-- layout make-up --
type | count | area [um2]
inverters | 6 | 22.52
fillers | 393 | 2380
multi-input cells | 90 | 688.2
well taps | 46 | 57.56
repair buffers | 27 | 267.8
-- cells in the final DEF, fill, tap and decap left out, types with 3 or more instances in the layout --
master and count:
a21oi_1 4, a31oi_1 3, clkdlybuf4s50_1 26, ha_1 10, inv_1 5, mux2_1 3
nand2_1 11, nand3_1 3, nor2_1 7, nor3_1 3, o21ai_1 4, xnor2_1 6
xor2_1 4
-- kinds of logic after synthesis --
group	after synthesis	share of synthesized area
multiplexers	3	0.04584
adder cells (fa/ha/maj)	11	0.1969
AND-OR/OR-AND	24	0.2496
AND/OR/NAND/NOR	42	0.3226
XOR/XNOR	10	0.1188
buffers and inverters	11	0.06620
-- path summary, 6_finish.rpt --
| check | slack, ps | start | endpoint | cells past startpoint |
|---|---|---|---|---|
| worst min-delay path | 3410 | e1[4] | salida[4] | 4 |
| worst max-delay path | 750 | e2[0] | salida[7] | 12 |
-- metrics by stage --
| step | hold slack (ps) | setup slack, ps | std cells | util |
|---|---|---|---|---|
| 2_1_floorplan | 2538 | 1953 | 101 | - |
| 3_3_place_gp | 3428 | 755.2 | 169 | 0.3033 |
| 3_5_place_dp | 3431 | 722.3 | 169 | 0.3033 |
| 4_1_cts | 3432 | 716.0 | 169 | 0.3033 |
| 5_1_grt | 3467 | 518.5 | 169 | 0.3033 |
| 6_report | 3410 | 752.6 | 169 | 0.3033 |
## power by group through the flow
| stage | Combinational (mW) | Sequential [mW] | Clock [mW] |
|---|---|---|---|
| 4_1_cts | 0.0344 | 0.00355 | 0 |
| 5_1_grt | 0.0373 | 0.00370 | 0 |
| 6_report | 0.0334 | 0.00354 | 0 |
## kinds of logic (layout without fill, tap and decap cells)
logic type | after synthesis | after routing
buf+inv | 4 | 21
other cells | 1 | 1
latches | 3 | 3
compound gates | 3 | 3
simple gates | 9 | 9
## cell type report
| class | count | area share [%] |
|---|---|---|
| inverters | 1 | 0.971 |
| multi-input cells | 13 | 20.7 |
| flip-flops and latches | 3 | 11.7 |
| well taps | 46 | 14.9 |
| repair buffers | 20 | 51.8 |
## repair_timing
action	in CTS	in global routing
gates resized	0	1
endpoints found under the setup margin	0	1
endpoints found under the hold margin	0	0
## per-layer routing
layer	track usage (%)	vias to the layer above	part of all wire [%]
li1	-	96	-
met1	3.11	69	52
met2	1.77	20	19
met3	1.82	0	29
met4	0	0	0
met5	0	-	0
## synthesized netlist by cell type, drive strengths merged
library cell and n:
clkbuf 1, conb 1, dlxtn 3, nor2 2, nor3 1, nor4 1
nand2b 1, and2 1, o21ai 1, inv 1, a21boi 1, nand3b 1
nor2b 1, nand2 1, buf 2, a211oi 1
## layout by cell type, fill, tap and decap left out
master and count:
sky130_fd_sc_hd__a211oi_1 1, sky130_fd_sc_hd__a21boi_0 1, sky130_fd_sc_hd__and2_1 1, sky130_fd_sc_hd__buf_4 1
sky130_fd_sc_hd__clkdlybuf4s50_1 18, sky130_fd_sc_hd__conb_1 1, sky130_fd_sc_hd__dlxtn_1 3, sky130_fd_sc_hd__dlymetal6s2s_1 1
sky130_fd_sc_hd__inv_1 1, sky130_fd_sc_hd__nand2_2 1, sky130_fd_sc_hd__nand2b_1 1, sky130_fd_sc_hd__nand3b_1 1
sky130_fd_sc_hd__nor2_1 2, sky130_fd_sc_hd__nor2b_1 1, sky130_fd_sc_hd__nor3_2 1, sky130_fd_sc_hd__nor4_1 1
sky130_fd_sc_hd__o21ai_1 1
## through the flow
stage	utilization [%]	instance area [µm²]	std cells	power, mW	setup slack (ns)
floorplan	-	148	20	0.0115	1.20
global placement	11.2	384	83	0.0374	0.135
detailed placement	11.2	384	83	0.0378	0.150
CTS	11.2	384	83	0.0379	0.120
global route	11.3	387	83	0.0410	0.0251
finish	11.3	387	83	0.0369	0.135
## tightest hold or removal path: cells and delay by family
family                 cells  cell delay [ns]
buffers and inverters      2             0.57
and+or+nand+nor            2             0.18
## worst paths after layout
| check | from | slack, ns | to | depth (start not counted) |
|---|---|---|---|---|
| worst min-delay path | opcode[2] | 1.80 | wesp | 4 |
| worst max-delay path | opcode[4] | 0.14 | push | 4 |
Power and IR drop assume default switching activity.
**flow/run.sh**
```bash
#!/bin/bash
# OpenROAD 26Q1-2900-gdf79404cd8, Yosys 0.63+post, stock flow scripts
make -C /OpenROAD-flow-scripts/flow DESIGN_CONFIG=/design/flow/config.mk WORK_HOME=/design/flow/orfs finish
```
**flow/config.mk**
```make
export PLATFORM = sky130hd
export DESIGN_NAME = alu
export DESIGN_NICKNAME = alu
export VERILOG_FILES = /design/flow/design.v
export SDC_FILE = /design/flow/constraint.sdc
export NUM_CORES = 4
export LEC_CHECK = 1
export CORE_AREA = 10 10 84 84
export DIE_AREA = 0 0 94 94
```
**flow/constraint.sdc**
```tcl
current_design alu

set clk_period 7.7
set clk_io_pct 0.2

create_clock -name clk0 -period $clk_period

set non_clock_inputs [all_inputs -no_clocks]
set_input_delay [expr $clk_period * $clk_io_pct] -clock clk0 $non_clock_inputs
set_output_delay [expr $clk_period * $clk_io_pct] -clock clk0 [all_outputs]
```
**flow/design.v**
```verilog
module alu(input wire [7:0] a, b,
           input wire [2:0] op_alu,
           input wire bp,
           output wire carry,
           output wire [7:0] y,
           output wire negative,
           output wire zero);
reg [8:0] s;
parameter min = -64;
parameter max = 63;
always @(a, b, op_alu)
begin
  case (op_alu)              
    3'b000: s = a;
    3'b001: s = ~a;
    3'b010: s = a + b;
    3'b011: s = a - b;
    3'b100: s = a & b;
    3'b101: s = a | b;
    3'b110: s = -a;
    3'b111: s = -b;
	default: s = 'bx;  
  endcase
end
wire overflow;
assign overflow = (y < min || y > max) ? 1 : 0;
assign carry = s[8];
assign y = s[7:0];
assign zero = ~(|y);    
assign negative = (bp ? carry : overflow);
endmodule
```
==> impl_metrics.yaml <==
# yosys + openroad results
floorplan:
  ioPinCount: 31
  die_w_um: 94
  core_area_sq_um: 5200
  die.size.y_um: 94
  num_rows: 26
  floorplan.die_area_sq_um: 8840
  fp_util_pct: 25.1
final_timing:
  maxSlewViolCount: 0
  setup-tns-final_ps: 0
  tightest_slew_ps: 556
  relative_slew_slack_pct: 62.8
  rsz0062_at_grt: "no"
  achievable-frequency_mhz: 147
  post-route-period-util_pct: 88.3
  finalCriticalPeriod_ps: 6800
  report.final.hold_viol_count: 0
  final-setup-viol-count: 0
synthesis:
  synth_warnings: 1
  yosys-dominant-comb-family: "AND-OR/OR-AND gates"
  ys_cells: 187
  synth_cell_types: 56
  synthesis.instances: 187
  yosys.area_share.adder_pct: 13.8
  post_synth_aoi_oai_area_pct: 33.2
  share_of_the_yosys_chip_area_belonging_to_registers_pct: 0
  synth_chip_area_sq_um: 1310
  syn-mean-instance-area_sq_um: 7.00
  xor_area_share_pct: 10.7
  syn_area_sq_um: 1310
  yosys.area_share.simple_pct: 29.0
  synth.area.mux_share_pct: 5.74
power_and_ir_drop:
  vdd.ir_drop.worst_v: 0.0000183
  power_leakage_nw: 0.600
  power_density_nw_per_um2: 73.4
  total_power_w: 0.000122
worst_hold_path:
  hold_path_depth: 3
  hold_path.class: "in -> out"
  hold_endpoint: "negative"
  holdCritStartpoint: "bp"
critical_path:
  criticalPathCategory: "in -> out"
  endpoint_kind: "output port"
  worst-endpoint-required_ps: 6160
  crit_path_launch_type: "primary input"
  crit_fanout: 19
  worstPathArrival_ps: 5260
drt:
  routed_length_per_placed_instance_um: 15.2
  via_per_inst: 5.30
  wirelength_um: 4280
  route.top_layer_used: "met4"
  drt_drc_violations_left: 0
  sum_of_met2_wire_segment_lengths_after_detailed_routing_um: 2090
  route.met3.wl_um: 159
  route.vias.total: 1488
  antenna_cells_inserted: 0
  drt_pre_antenna_iters: 4
  m1WireLength_um: 1930
  drtAntennaViolNets: 0
  drt_first_iter_violations: 121
finish:
  post_route_cells_drive_above_1_share_pct: 7.11
  final.fill_count: 569
  seq_area_sq_um: 0
  post-route-util_pct: 31.9
  clock_buffers: 0
  areaGrowthSynthToFinish_pct: 27.1
  fin_area_sq_um: 1660
  layout.sequential_cells: 0
  final_cell_count_no_fill: 281
clocking:
  cts_repair_resize_count: 0
  cts_hold_repair.buffers: 0
  post_cts_buffers: 0
run:
  openroad.warnings: 34
  max-cap-violations: 0
global_routing:
  grt_start_max_net_pins: 30
  grt_antenna_before_repair: 0
  first_global_vias: 1450
  global_route_wire_length_before_repair_um: 7300
  globalRouteOverflowTotal: 0
  globalRouteTotalUtil_pct: 9.86
placement:
  gpl.final_weighted_congestion: 0.977
  port_buffers: 31
  hpwlAfterDp_um: 3570
  place_inst: 281
  postPlaceCellArea_sq_um: 1660
run_status:
  run_status: "complete, no violations"
==> flow/design.v <==
module signale(input logic [31:0] data, output logic [63:0] dataout);
    logic [63:0] zerow;
    logic [31:0] dataw; 
    logic [63:0] dataoutw;
    initial begin
        zerow = 0;
    end
    always_comb begin
        dataw = data;
        if(data[31]==1)begin
            dataw = ~dataw;
            dataw = dataw+1;
            dataoutw = zerow + dataw;
            dataoutw = ~dataoutw;
            dataout = dataoutw + 1;
        end else begin
           dataout = zerow + dataw;
        end
    end
endmodule
==> flow/run.sh <==
#!/bin/bash
# OpenROAD 26Q1-2900-gdf79404cd8, Yosys 0.63+post, stock flow scripts
make -C /OpenROAD-flow-scripts/flow DESIGN_CONFIG=/design/flow/config.mk WORK_HOME=/design/flow/orfs finish
==> flow/config.mk <==
export PLATFORM = sky130hd
export DESIGN_NAME = signale
export DESIGN_NICKNAME = signale
export VERILOG_FILES = /design/flow/design.v
export SDC_FILE = /design/flow/constraint.sdc
export NUM_CORES = 4
export LEC_CHECK = 1
export CORE_AREA = 10 10 70 70
export DIE_AREA = 0 0 80 80
export SYNTH_HDL_FRONTEND = slang
==> flow/constraint.sdc <==
current_design signale

set clk_period 1.0
set clk_io_pct 0.2

create_clock -name clk0 -period $clk_period

set non_clock_inputs [all_inputs -no_clocks]
set_input_delay [expr $clk_period * $clk_io_pct] -clock clk0 $non_clock_inputs
set_output_delay [expr $clk_period * $clk_io_pct] -clock clk0 [all_outputs]
==> CHANGELOG.md <==
### Implementation results

* Synth unique cells at 62
* Yosys cell count at 325
* Synthesized area per cell at 6.756 um2
* Row cnt at 21
* Area reported by Yosys stat at 2196 um2
* Synth warnings at 0
* Most frequent cells after synthesis: 35 x xnor2_1, 31 x o21a_1, 25 x nand2_1
* Top-count cell post-synth: xnor2_1
* Synthesized area at 2196 um2
* Post-synth top area share at 13.96%
* Post-synth seq share at 0%
* Tool error: [ERROR GPL-0301] Utilization 111.444 % exceeds 100%.
* Die X at 80 um
* Status: stopped before the end
* Leading area contributor after synthesis: xnor2_1
* IO Pins at 96
* Fail Step: global placement (3_3_place_gp)
* Post-synthesis cell count at 325
* Port Buf Inserts at 96
* Cell area leaders: xnor2_1 14%, o21a_1 11%, or4_1 4.8%
* FP Util at 64.29%
* Die Y at 80 um
kinds of logic after synthesis:
group / after synthesis / synth area share (%)
adder cells (fa/ha/maj): 3 / 1.710
buffers and inverters: 35 / 7.806
AND/OR/NAND/NOR: 141 / 38.29
multiplexers: 7 / 3.305
AND-OR/OR-AND: 92 / 30.14
XOR/XNOR: 47 / 18.75
[design/flow/run.sh]
#!/bin/bash
# OpenROAD 26Q1-2900-gdf79404cd8, Yosys 0.63+post, stock flow scripts
make -C /OpenROAD-flow-scripts/flow DESIGN_CONFIG=/design/flow/config.mk WORK_HOME=/design/flow/orfs finish
[design/flow/config.mk]
export PLATFORM = sky130hd
export DESIGN_NAME = reg_display
export DESIGN_NICKNAME = reg_display
export VERILOG_FILES = /design/flow/design.v
export SDC_FILE = /design/flow/constraint.sdc
export NUM_CORES = 4
export LEC_CHECK = 1
export CORE_AREA = 10 10 111 111
export DIE_AREA = 0 0 121 121
[design/flow/constraint.sdc]
current_design reg_display

set clk_period 7.6
set clk_io_pct 0.2

create_clock -name clk0 -period $clk_period

set non_clock_inputs [all_inputs -no_clocks]
set_input_delay [expr $clk_period * $clk_io_pct] -clock clk0 $non_clock_inputs
set_output_delay [expr $clk_period * $clk_io_pct] -clock clk0 [all_outputs]
[design/flow/design.v]
module four_bit_binary_to_7Seg(binary, sevenSeg);
	input[3:0] binary;
	output reg[6:0]  sevenSeg;
	always @(binary) begin
		case (binary)
		4'b0000 : begin sevenSeg = 7'b1000000; end
		4'b0001 : begin sevenSeg = 7'b1111001; end
		4'b0010 : begin sevenSeg = 7'b0100100; end
		4'b0011 : begin sevenSeg = 7'b0110000; end
		4'b0100 : begin sevenSeg = 7'b0011001; end
		4'b0101 : begin sevenSeg = 7'b0010010; end
		4'b0110 : begin sevenSeg = 7'b0000010; end
		4'b0111 : begin sevenSeg = 7'b1111000; end
		4'b1000 : begin sevenSeg = 7'b0000000; end
		4'b1001 : begin sevenSeg = 7'b0010000; end
		4'b1010 : begin sevenSeg = 7'b0001000; end
		4'b1011 : begin sevenSeg = 7'b0000011; end
		4'b1100 : begin sevenSeg = 7'b1000110; end
		4'b1101 : begin sevenSeg = 7'b0100001; end
		4'b1110 : begin sevenSeg = 7'b0000110; end
		4'b1111 : begin sevenSeg = 7'b0001110; end
		default : begin sevenSeg = 7'b0111111; end
	endcase
	end
endmodule
module reg_display (
    input [2:0] SW,                   
    input [15:0] R0, R1, R2, R3, R4, R5, R6, R7,
    output [6:0] HEX0, HEX1, HEX2, HEX3
);
    reg [15:0] selected_value;
    always @(*) begin
        case (SW)
            3'b000: selected_value = R0;
            3'b001: selected_value = R1;
            3'b010: selected_value = R2;
            3'b011: selected_value = R3;
            3'b100: selected_value = R4;
            3'b101: selected_value = R5;
            3'b110: selected_value = R6;
            3'b111: selected_value = R7;
            default: selected_value = 16'h0000;
        endcase
    end
    four_bit_binary_to_7Seg FB1(.binary(selected_value[3:0]),   .sevenSeg(HEX0));
    four_bit_binary_to_7Seg FB2(.binary(selected_value[7:4]),   .sevenSeg(HEX1));
    four_bit_binary_to_7Seg FB3(.binary(selected_value[11:8]),  .sevenSeg(HEX2));
    four_bit_binary_to_7Seg FB4(.binary(selected_value[15:12]), .sevenSeg(HEX3));
endmodule
==> impl_metrics.tcl <==
# flow metrics
set metrics [dict create \
    worstPathArrival_ns 4.61 \
    grt_pass1_vias 2987 \
    ys_types 53 \
    run_status "finished clean" \
    cts-resized-gates 0 \
    dp_slack_ns 1.46 \
    holdBufCountCts 0 \
    dieArea_um2 14600 \
    num_vias 2734 \
    tool_warnings 52 \
    antenna_found_initial 0 \
    cp-end-kind "output pin" \
    fillCellCount 950 \
    die_x_um 121 \
    leakagePower_uw 0.00155 \
    path_class "in2out" \
    path_cells "buf_2, buf_4, nand2b_1, nor2_1, a211oi_1, o22ai_1, inv_1, ha_1, mux4_2, clkdlybuf4s50_1" \
    min_period_ns 6.13 \
    hold_violations 0 \
    rsz0062_at_grt "no" \
    grt_pass1_wl_um 16100 \
    layout-drive-gt1-share_pct 10.9 \
    wl_per_cell_um 18.6 \
    ios 159 \
    drt_iter0_markers 111 \
    drc 0 \
    wirelength_um 10500 \
    worstHoldPathType "in2out" \
    layout_top_cells "clkdlybuf4s50_1, mux2i_1, ha_1" \
    setup_viol 0 \
    peakVddDrop_v 0.0000414 \
    num_rows 36 \
    area_leaders "mux2i_1, ha_1, o22ai_2" \
    worst_pin_slew_ns 0.818 \
    max_stage_delay_ns 0.50 \
    yosys-stat-area_um2 2240 \
    area_growth_syn_to_layout_pct 72.5 \
    ys_cells 288 \
    netlist_area_um2 2240 \
    dp_hpwl_um 8880 \
    flop-count 0 \
    synth_seq_share_pct 0 \
    worst-path-max-fanout 23 \
    via_per_inst 4.84 \
    slew_headroom_pct 45.4 \
    placed_cell_area_um2 3860 \
    cp.required_ns 6.08 \
    synthCells 288 \
    cellPowerDensity_nw_per_um2 82.5 \
    seqCellArea_um2 0 \
    tns_ns 0 \
    startpoint_type "input port" \
    top_cell_area_share_pct 15.6 \
    layout_top_cell "clkdlybuf4s50_1" \
    post_cts_buffers 0 \
    cp_num_buf_inv 4 \
    antenna_cells 0 \
    slew_viol_final 0 \
    cp_top_family "buffers and inverters" \
    final_cell_area_um2 3860 \
    core-area_um2 9860 \
    fmax_mhz 163 \
    gr-usage-all-layers_pct 13.6 \
    gp_congestion 0.990 \
    largest_area_cell "mux2i_1" \
    die_height_um 121 \
    port_buffers 159 \
    crit_path_top_delay_cell "o22ai_1" \
    fp_util_pct 22.7 \
    grt_max_degree 41 \
    postRouteAntennaNets 0 \
    clock_buffers 0 \
    gr-total-overflow 0 \
    finalCritPeriodShare_pct 80.6 \
    syn_avg_cell_area_um2 7.78 \
    cap_violations 0 \
    fin_ws_ns 1.47 \
    drt-pass1-iter-count 4 \
    synth-warning-count 2 \
]
cells in the mapped netlist, types with 7 or more instances:
library cell  instances
mux2_2                7
o21ai_1               7
buf_2                 8
nand2_1              20
mux2i_1              35
nand2b_1              9
a21oi_1              11
ha_1                 24
inv_1                23
o22ai_1              16
o22ai_2              11
nor2_1               14
nand3_1              10
layer usage:
layer	track usage [%]	vias to the layer above	share of wire, %
met4	1.06	0	0.85
met5	0	-	0
li1	-	1373	-
met2	23.7	113	48
met1	16.6	1244	42
met3	4.44	4	9.4
worst paths after layout:
check	start	to	slack [ns]	depth (start not counted)
max	SW[2]	HEX3[3]	1.47	10
min	SW[2]	HEX3[2]	4.19	6
power by group:
part	switching, µW	internal [µW]
Clock	0	0
Sequential	0	0
Combinational	126	193
worst min-delay path: cells and delay by family:
family / cells / cell delay [ns]
compound gates: 2 / 0.24
buf+inv: 2 / 0.66
simple gates: 2 / 0.24
cell type report:
| cell class | count | area (µm²) | share of cell area, % |
|---|---|---|---|
| timing repair buffer | 163 | 1610 | 41.6 |
| tap | 133 | 166 | 4.31 |
| multi-input combinational | 242 | 1990 | 51.5 |
| inverter | 27 | 101 | 2.62 |
stage by stage:
stage	cells	util, %	hold WS, ns	total power, µW
2_1_floorplan	288	-	3.20	160
3_3_place_gp	565	39.2	4.19	320
3_5_place_dp	565	39.2	4.19	320
4_1_cts	565	39.2	4.20	322
5_1_grt	565	39.2	4.28	350
6_report	565	39.2	4.19	319
cells by family after synthesis:
| family | count (synthesis) | synth area share (%) |
|---|---|---|
| AOI/OAI and AO/OA | 95 | 33.6 |
| and+or+nand+nor | 71 | 16.5 |
| muxes | 48 | 23.7 |
| buffers and inverters | 46 | 11.2 |
| adders and majority gates | 24 | 13.4 |
| xor gates and xnor gates | 4 | 1.56 |
Power is estimated from default activity; no workload was simulated.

### TASK PROMPT
Match on "margin": copy every line in the records that has it.

### ANSWER TO THIS TASK
endpoints found under the setup margin	0	1
endpoints found under the hold margin	0	0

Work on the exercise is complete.